Il faut également signaler le danger de réaliser une médecine à deux vitesses : même si (nous l’avons souligné) les coûts liés à l’établissement des séquences génomiques ont beaucoup baissé, ils ne sont pas pour autant négligeables. A contrario, il est vrai, cette forme de médecine personnalisée permettrait sans doute d’éviter des traitements inutiles et coûteux.
Reste également la question plus générale du fossé qui demeure entre la connaissance génétique des personnes et celle de leur état psychique. Là encore, on progresse dans la mise en évidence des altérations génétiques accompagnant les maladies neurodégénératives (cf. supra), sans que l’on soit en état de prétendre lire le psychisme, les facultés cognitives d’un individu dans ses gènes !
3 Biologie synthétique
Les ambitions de la recherche recouvrent souvent le souhait plus ou moins implicite de parvenir un jour, grâce aux avancées de la biologie (que celles-ci relèvent des progrès des biotechnologies ou d’autres approches), à doter l’homme de propriétés « nouvelles » (génétiques, ou autres), le mettant à l’abri des aléas physiologiques et lui conférant des aptitudes physiques et/ou intellectuelles grâce à la post-génomique ou à l’implantation de capteurs. Certains n’hésitent pas à parler ici, de « l’homme augmenté ».

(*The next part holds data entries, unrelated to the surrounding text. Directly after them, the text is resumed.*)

This design comes from an exercise in tuning for small area, a short achievable clock period and few clock cycles per item on the open sky130 flow, not from production work.
RTL that was checked went through simulation tests only; none was proved equivalent to the original.

north:
// board_eval
module board_eval
#(
   parameter int EVAL_WIDTH = 16                       
)
(
   input  logic                         clk,
   input  logic                         reset,
   input  logic [255:0]                 board_in,
   input  logic                         board_valid,
   input  logic                         attack_done,
   input  logic                         clear_eval,
   output logic signed [EVAL_WIDTH-1:0] eval,
   output logic                         eval_valid
);
   logic                              load;
   logic [score_pkg::CNT_BITS-1:0]    cnt;
   logic [score_pkg::OFF_BITS-1:0]    officers;
   eval_control u_eval_control
   (
      .clk         (clk),
      .reset       (reset),
      .board_valid (board_valid),
      .attack_done (attack_done),
      .clear_eval  (clear_eval),
      .load        (load),
      .eval_valid  (eval_valid)
   );
   material_eval u_material_eval
   (
      .clk   (clk),
      .board (board_in),
      .cnt   (cnt)
   );
   phase_count u_phase_count
   (
      .clk      (clk),
      .board    (board_in),
      .officers (officers)
   );
   taper_blend #(
      .EVAL_WIDTH (EVAL_WIDTH)
   ) u_taper_blend
   (
      .clk      (clk),
      .load     (load),
      .cnt      (cnt),
      .officers (officers),
      .eval     (eval)
   );
endmodule
clock: 7.0 ns
lec_check: 0
cap_margin: 20
core_margin: 2
core_utilization: 40
setup_slack_margin: 1.0
slew_margin: 20
standard.sh (not shown) runs the stock make flow with config.mk's settings and CLKGATE_MAP_FILE= SYNTH_SCRIPT=/design/flow/synth_recipe.tcl, a recipe that flattens the netlist after the stock synthesis.
==> flow/flow/run.sh <==
#!/bin/bash
# The standard layout with two changes:
#  - after the standard synthesis, fapol.py removes inverters around the full adders
#    by using some adders with all pins inverted (a full adder is self-dual); the
#    registers are not touched;
#  - the input and output ports are buffered with buf_2 cells.
set -euo pipefail
R=orfs/results/sky130hd/board_eval/base
bash standard.sh synth > synth_flow.log 2>&1
cp $R/1_2_yosys.v synth_standard.v
python3 flow/fapol.py synth_standard.v $R/1_2_yosys.v > fapol.log 2>&1
touch $R/1_2_yosys.v
bash standard.sh finish BUFFER_PORTS_ARGS="-buffer_cell sky130_fd_sc_hd__buf_2" > finish_flow.log 2>&1
Other scripts of this flow, unchanged in this note and not shown: flow/flow/fapol.py
The flow did not stop early for north: all stages ran, and the layout cleared the timing, DRC and antenna checks.
Relative to north, the following input files were edited for south:
--- a/flow/design.v
+++ b/flow/design.v
@@ -3443,28 +3443,25 @@
    logic t702;
    logic t703;
    logic t704;
    logic t705;
    logic t706;
    logic t707;
    logic t708;
    logic t709;
    logic [33:0] y_s;
    logic [33:0] y_c;
    logic t710;
-   logic [16:0] y_lo;
-   logic [17:0] y_hi0;
-   logic [17:0] y_hi1;
-   logic [17:0] y_hi2;
+   logic [33:0] y0;
+   logic [33:0] y1;
    logic t711;
-   logic t712;
    logic [15:0] q;
    assign count_h1 = {cnt[6], cnt[5], cnt[4], cnt[3], cnt[2], cnt[1], cnt[0]};
    assign count_h2 = {cnt[13], cnt[12], cnt[11], cnt[10], cnt[9], cnt[8], cnt[7]};
    assign count_h3 = {cnt[20], cnt[19], cnt[18], cnt[17], cnt[16], cnt[15], cnt[14]};
    assign count_h4 = {cnt[27], cnt[26], cnt[25], cnt[24], cnt[23], cnt[22], cnt[21]};
    assign count_h5 = {cnt[34], cnt[33], cnt[32], cnt[31], cnt[30], cnt[29], cnt[28]};
    assign count_nh6 = {cnt[41], cnt[40], cnt[39], cnt[38], cnt[37], cnt[36], cnt[35]};
    assign ocount = officers;
    assign phase = (ocount > 7'd62) ? 6'd62 : ocount[5:0];
    assign p1_next = {phase, 10'd0} + {5'd0, phase, 5'd0} + {10'd0, phase};
    assign p3_next = {1'b0, p1_next, 1'b0} + {2'b0, p1_next};
@@ -4180,29 +4177,26 @@
    assign t702 = t697 ^ t700;
    assign t703 = t697 & t700;
    assign t704 = ~(t505 ^ e_sum[13]);
    assign t705 = t505 | e_sum[13];
    assign t706 = t701 ^ t704;
    assign t707 = t701 & t704;
    assign t708 = ~dig[24] ^ e_sum[14] ^ t705;
    assign t709 = (~dig[24] & e_sum[14]) | (~dig[24] & t705) | (e_sum[14] & t705);
    assign y_s = {1'b1, ~e_sum[16], t709, t707, t703, t699, t695, t689, t683, t677, t669, t661, t653, t643, t633, t623, t611, t601, t591, t581, t571, t561, t553, t550, t537, t531, t525, t522, t515, t511, t508, t329, ~e_sum[0], t327};
    assign y_c = {1'b0, e_sum[15], ~e_sum[15], t708, t706, t702, t698, t694, t688, t682, t676, t668, t660, t652, t642, t632, t622, t610, t600, t590, t580, t570, t560, t552, t544, t536, t530, t524, t518, t514, t510, t506, ~t329, dig[4]};
    assign t710 = (y_s[0] ^ y_c[0]) | ((y_s[1] ^ y_c[1]) != (y_s[0] | y_c[0])) | ((y_s[2] ^ y_c[2]) != (y_s[1] | y_c[1])) | ((y_s[3] ^ y_c[3]) != (y_s[2] | y_c[2])) | ((y_s[4] ^ y_c[4]) != (y_s[3] | y_c[3])) | ((y_s[5] ^ y_c[5]) != (y_s[4] | y_c[4])) | ((y_s[6] ^ y_c[6]) != (y_s[5] | y_c[5])) | ((y_s[7] ^ y_c[7]) != (y_s[6] | y_c[6])) | ((y_s[8] ^ y_c[8]) != (y_s[7] | y_c[7])) | ((y_s[9] ^ y_c[9]) != (y_s[8] | y_c[8])) | ((y_s[10] ^ y_c[10]) != (y_s[9] | y_c[9])) | ((y_s[11] ^ y_c[11]) != (y_s[10] | y_c[10])) | ((y_s[12] ^ y_c[12]) != (y_s[11] | y_c[11])) | ((y_s[13] ^ y_c[13]) != (y_s[12] | y_c[12])) | ((y_s[14] ^ y_c[14]) != (y_s[13] | y_c[13])) | ((y_s[15] ^ y_c[15]) != (y_s[14] | y_c[14]));
-   assign y_lo = {1'b0, y_s[15:0]} + {1'b0, y_c[15:0]};
-   assign y_hi0 = y_s[33:16] + y_c[33:16];
-   assign y_hi1 = y_s[33:16] + y_c[33:16] + 18'd1;
-   assign y_hi2 = y_s[33:16] + y_c[33:16] + 18'd2;
-   assign t711 = y_lo[16] ? y_hi1[17] : y_hi0[17];
-   assign t712 = t711 & t710;
-   assign q = (y_lo[16] & t712) ? y_hi2[15:0] : (y_lo[16] | t712) ? y_hi1[15:0] : y_hi0[15:0];
+   assign y0 = y_s + y_c;
+   assign y1 = y_s + y_c + 34'h10000;
+   assign t711 = y0[33] & t710;
+   assign q = t711 ? y1[31:16] : y0[31:16];
    always_ff @(posedge clk)
    begin
       dig   <= dig_next;
       p1    <= p1_next;
       p3    <= p3_next;
       e_sum <= e_next;
       if (load)
          eval <= EVAL_WIDTH'(q);
    end
 endmodule
 `timescale 1ns/1ps
- south has completed all stages; timing, DRC and antenna checks passed.
- Status: sequential share of layout area parity (south, north)
- Going from north to south, global-route wire length before repair lost 2.4%, number of ordinary inverters in the final layout lost 14%, tightest hold margin lost 12 ps, overall track demand over capacity in global routing lost 0.79 points.
- south gives less final period utilization than north did.
- The worst setup slack of south was superior to that of north.
- Multi-input logic cell count up about 5% in south wrt north
- Summary — number of antenna violations at the first check in global routing, south relative to north: higher, by 7.
- north has a lower count of clock-net buffers in the final layout than south.
- Looking at cell count after synthesis, south sits 58 above north.
Testbench counts of south, summed over its fixed seeds: cycles 2,048, boards 512.
No functional check of the RTL was part of north.

static timing again, ports no longer ideal:
Ports are ideal in the flow. The routed layouts listed here were re-timed in OpenROAD. Step 1 (the two cells are an assumption about what drives the block):
set clk [get_ports {clk}]
set_driving_cell -lib_cell sky130_fd_sc_hd__clkbuf_16 $clk
set_driving_cell -lib_cell sky130_fd_sc_hd__buf_2 [delete_from_list [all_inputs] $clk]
Step 2 adds t to the input delays and takes it off the output delays; t is the mean of the earliest and latest rising clock arrival at the registers after step 1. Input paths then give back, and output paths get back, about the clock's delay inside the block. a / b / c = no drivers / after step 1 / after step 2; a / b = the first two.
| run | t (ns) | setup WS [ns] | cell pins on the clock port's net |
|---|---|---|---|
| north | 0.523 | 0.771 / 0.771 / 0.702 | 1 |
| south | 0.502 | 1.238 / 1.238 / 0.788 | 1 |
After both steps setup and hold are still met in every run listed. The setup slack of south, which loses most, moves by 0.000 ns with the drivers and by -0.450 ns with both steps.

Bien qu’à très long terme, la question se pose de manière plus précise (et relève moins de la pure spéculation) depuis l’émergence d’avancées spectaculaires dans ce nouveau domaine des sciences de la vie, intermédiaire entre la génomique et la chimie des polymères, à savoir la biologie synthétique [17]. En effet, depuis les travaux du chimiste indien Khorana [18], qui, il y a 35 ans, parvint, pour la première fois, à synthétiser un gène, les chimistes contemporains ont réussi à fabriquer, in vitro, des génomes entiers (!) provenant de virus de tailles croissantes, puis de bactéries. C’est ainsi qu’en 2010, l’équipe de Craig Venter a réalisé la synthèse complète de l’ADN génomique d’une cellule, en l’occurrence celui de la bactérie Mycoplasma genitalium (582 000 paires de bases !) [19]. Mieux encore, elle est parvenue à remplacer intégralement le génome « naturel » de la cellule bactérienne par un génome entièrement synthétique, obtenant une souche parfaitement viable, possédant les caractéristiques liées à ce génome de substitution [20] !
Les biotechnologies commencent à tirer parti de cette biologie de synthèse pour conférer des propriétés nouvelles à des souches de levures, telle que l’aptitude à synthétiser des molécules d’importance pharmacologique. Réaliser cela dans une cellule d’un eucaryote supérieur, telle qu’une cellule humaine, n’est certes pas pour demain [21]. Pour autant, et même si le génome humain est mille fois plus complexe que celui d’une bactérie, on ne peut s’empêcher de penser qu’à long terme une telle opération s’avérera peut-être réalisable en vue de « remplacer » telle ou telle séquence « défectueuse » du génome d’un patient !
D’aucuns vont plus loin, avec le projet de changer le code génétique (sept lettres au lieu de quatre) ou les aminoacides entrant dans la composition des protéines. Ce sera sans doute là l’objet d’autres colloques sur le devenir de l’homme !
Déclaration d’intérêts
L’auteur déclare ne pas avoir de conflits d’intérêts en relation avec cet article.